How can you use these functions? We have two implementations. The first one is written in Java, and it uses the extensibility mechanism supported by the XSLT language, namely, the ability to define new user functions in a new namespace. Our code uses the Jena library to load and query RDF, and it is specific to Apache Xalan (which is an XSLT processor), although it should be easily portable to other XSLT processors. In parallel, we have a partial implementation of the basic functions written in pure XSLT. The main limitation of this portable implementation is that the document() function of XSLT lacks the ability to perform content negotiation.
The main application of XSLT+SPARQL is the transformation of RDF data to other formats, mainly to XML, and in particular, to presentational formats such a XHTML and SVG. In such role, XSLT+SPARQL works as the last step of a Semantic Web application. But there are other possibilities. For instance, the current version of SPARQL is somewhat limited with respect to its ability to generate reports, specially if you compare it with SQL. With XSLT+SPARQL, however, it is possible to do aggregation functions and grouping of the results of a query. Finally, it also possible to use XSLT+SPARQL as a language to implement some simple scripts for the semantic web.
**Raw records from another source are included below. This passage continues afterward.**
==> config.mk <==
export PLATFORM = sky130hd
export DESIGN_NAME = ddhd_fifo
export DESIGN_NICKNAME = d
export VERILOG_FILES = /design/src/rtl/core/depth_drop_hysteresis_detector_defines.svh /design/src/rtl/core/ddhd_pkg.sv /design/src/rtl/core/ddhd_fifo.sv
export SDC_FILE = /design/constraint.sdc
export NUM_CORES = 1
export LEC_CHECK = 0
export BUFFER_PORTS_ARGS = -buffer_cell sky130_fd_sc_hd__buf_2
export CORE_AREA = 3 3 127 129
export DETAILED_ROUTE_END_ITERATION = 10
export DIE_AREA = 0 0 130 132
export GPL_TIMING_DRIVEN = 0
export PLACE_DENSITY = 0.89
export SKIP_CTS_REPAIR_TIMING = 1
export SYNTH_ARGS = -nofsm -noshare
export SYNTH_HDL_FRONTEND = slang
export SYNTH_SLANG_ARGS = --single-unit
==> constraint.sdc <==
create_clock -name clock -period 13.4 [get_ports clock]
set_clock_uncertainty 0.1 [all_clocks]
set_input_delay 2.01 -clock clock [delete_from_list [all_inputs] [get_ports clock]]
set_output_delay 2.01 -clock clock [all_outputs]
set_load 0.05 [all_outputs]
==> src/rtl/core/depth_drop_hysteresis_detector_defines.svh <==
// Assertion macros for the depth drop hysteresis detector.
// Used by the top level; expects signals named clock and reset in scope.
`ifndef DEPTH_DROP_HYSTERESIS_DETECTOR_DEFINES_SVH
`define DEPTH_DROP_HYSTERESIS_DETECTOR_DEFINES_SVH

// same-cycle implication
`define DDHD_ASSERT_NOW(label, ante, cons, msg) \
   label: assert property (@(posedge clock) disable iff (reset) (ante) |-> (cons)) \
      else $error(msg);

// next-cycle implication
`define DDHD_ASSERT_NEXT(label, ante, cons, msg) \
   label: assert property (@(posedge clock) disable iff (reset) (ante) |=> (cons)) \
      else $error(msg);

`endif

==> src/rtl/core/ddhd_pkg.sv <==
// Shared types, constants and the alpha table for the depth drop detector.
// No dependencies.
package ddhd_pkg;

   localparam int SymbolCount  = 256;
   localparam int AlphaEntries = 256;
   localparam int SymIdxW      = (SymbolCount > 1) ? $clog2(SymbolCount) : 1;
   localparam int AlphaIdxW    = $clog2(AlphaEntries);

   localparam int SymW    = 8;
   localparam int TsW     = 63;
   localparam int VolW    = 32;
   localparam int SumW    = 40;
   localparam int BaseW   = 56;
   localparam int RatioW  = 24;
   localparam int AlphaW  = 17;
   localparam int DivNumW = 72;
   localparam int DivDenW = 56;
   localparam int DivCntW = 5;
   localparam int CsrIdxW = 3;
   localparam int CsrDatW = 32;
   localparam int ReqDatW = 104;
   localparam int RspDatW = 32;

   // register indexes
   localparam logic [CsrIdxW-1:0] CsrSideSelect = 3'd0;
   localparam logic [CsrIdxW-1:0] CsrWindow     = 3'd1;
   localparam logic [CsrIdxW-1:0] CsrWarmup     = 3'd2;
   localparam logic [CsrIdxW-1:0] CsrEnterRatio = 3'd3;
   localparam logic [CsrIdxW-1:0] CsrExitRatio  = 3'd4;
   localparam logic [CsrIdxW-1:0] CsrCooldown   = 3'd5;

   localparam logic ActEnter = 1'b0;
   localparam logic ActExit  = 1'b1;

   localparam logic [AlphaW-1:0] AlphaOne = 17'd65536;
   localparam logic [RatioW-1:0] RatioMax = 24'hFFFFFF;
   localparam logic [SumW-1:0]   SumMax   = 40'hFFFFFFFFFF;

   typedef struct packed {
      logic              side_select;
      logic [31:0]       window_us;
      logic [31:0]       warmup_us;
      logic [RatioW-1:0] enter_ratio;
      logic [RatioW-1:0] exit_ratio;
      logic [31:0]       holdoff_us;
   } cfg_type;

   typedef struct packed {
      logic [SymW-1:0] sym;
      logic [TsW-1:0]  ts;
      logic [SumW-1:0] vol;
   } quote_type;

   typedef struct packed {
      logic [BaseW-1:0] base;
      logic [TsW-1:0]   first;
      logic [TsW-1:0]   prev;
      logic [TsW-1:0]   enter;
      logic             valid;
      logic             fired;
      logic             seen;
   } row_type;

   localparam int RowW = $bits(row_type);

   typedef struct packed {
      logic               start;
      logic [DivNumW-1:0] num;
      logic [DivDenW-1:0] den;
      logic [DivCntW-1:0] nbits;
   } div_req_type;

   typedef struct packed {
      logic              done;
      logic [RatioW-1:0] quot;
   } div_rsp_type;

   typedef logic [AlphaW-1:0] alpha_rom_type [AlphaEntries];

   // alpha(i) = 1 - r^i, r ~ exp(-8/AlphaEntries) in Q0.32
   function automatic alpha_rom_type alpha_rom_build();
      alpha_rom_type rom;
      logic [63:0]   h;
      logic [63:0]   term;
      logic [63:0]   r;
      logic [63:0]   p;
      logic [63:0]   full;
      h    = 64'(64'd1 << 35) / 64'(AlphaEntries);
      term = 64'd1 << 32;
      r    = 64'd1 << 32;
      p    = 64'd1 << 32;
      full = 64'd1 << 32;
      for (int n = 1; n <= 24; n++) begin
         term = ((term * h) >> 32) / 64'(n);
         if ((n % 2) == 1) r = r - term;
         else r = r + term;
      end
      for (int i = 0; i < AlphaEntries; i++) begin
         rom[i] = AlphaW'((full - p + 64'd32768) >> 16);
         p      = (p * r + 64'h80000000) >> 32;
      end
      return rom;
   endfunction

   localparam alpha_rom_type AlphaRom = alpha_rom_build();

endpackage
In this example, we embed a SPARQL query within an XSLT stylesheet. This query simply fetches the FOAF file of Ivan Herman and returns the list of his friends, possibly with their mailbox and the URI of their webpage. The results are inside of a select attribute in an apply-templates element, so the XSLT processor will search for a template that matches the root element of the results. We can write one and continue the processing of the query results, for instance, to render an HTML table with the information.
This is a simple example, but we have some others which are more complex and can provide a better insight of the features of XSLT+SPARQL. For instance, we created one that does something similar to the example of Ivan’s friends, but it uses the DBPedia SPARQL endpoint to get any kind of data, for instance, a list of German cities. Other examples can produce two kinds of ISO standarized displays for thesauri from SKOS data. One of them is simply an alphabetical listing, but the second one is a hierarchal display that looks like a tree. To build it, we simply used recursive XSLT templates. Finally, we wrote an “spider” agent that has the ability to retrieve data from the web on-demand. For instance, if Ivan’s FOAF file does not contain the name of his friends, the script can de-reference the URIs and progressively build a richer RDF model.
We can summarize two conclusions. Firstly, our work can overcome the limitations of XSLT to process RDF data, regardless of its serialization format. Note that we can address RDF data from XSLT+SPARQL even if it is available in other syntaxes, such as N3. Secondly, these functions give you, the developers of scripts for the semantic web, a new language to write such scripts. And this platform still has the potential to grow, for instance, by introducing functions to perform reasoning and inference.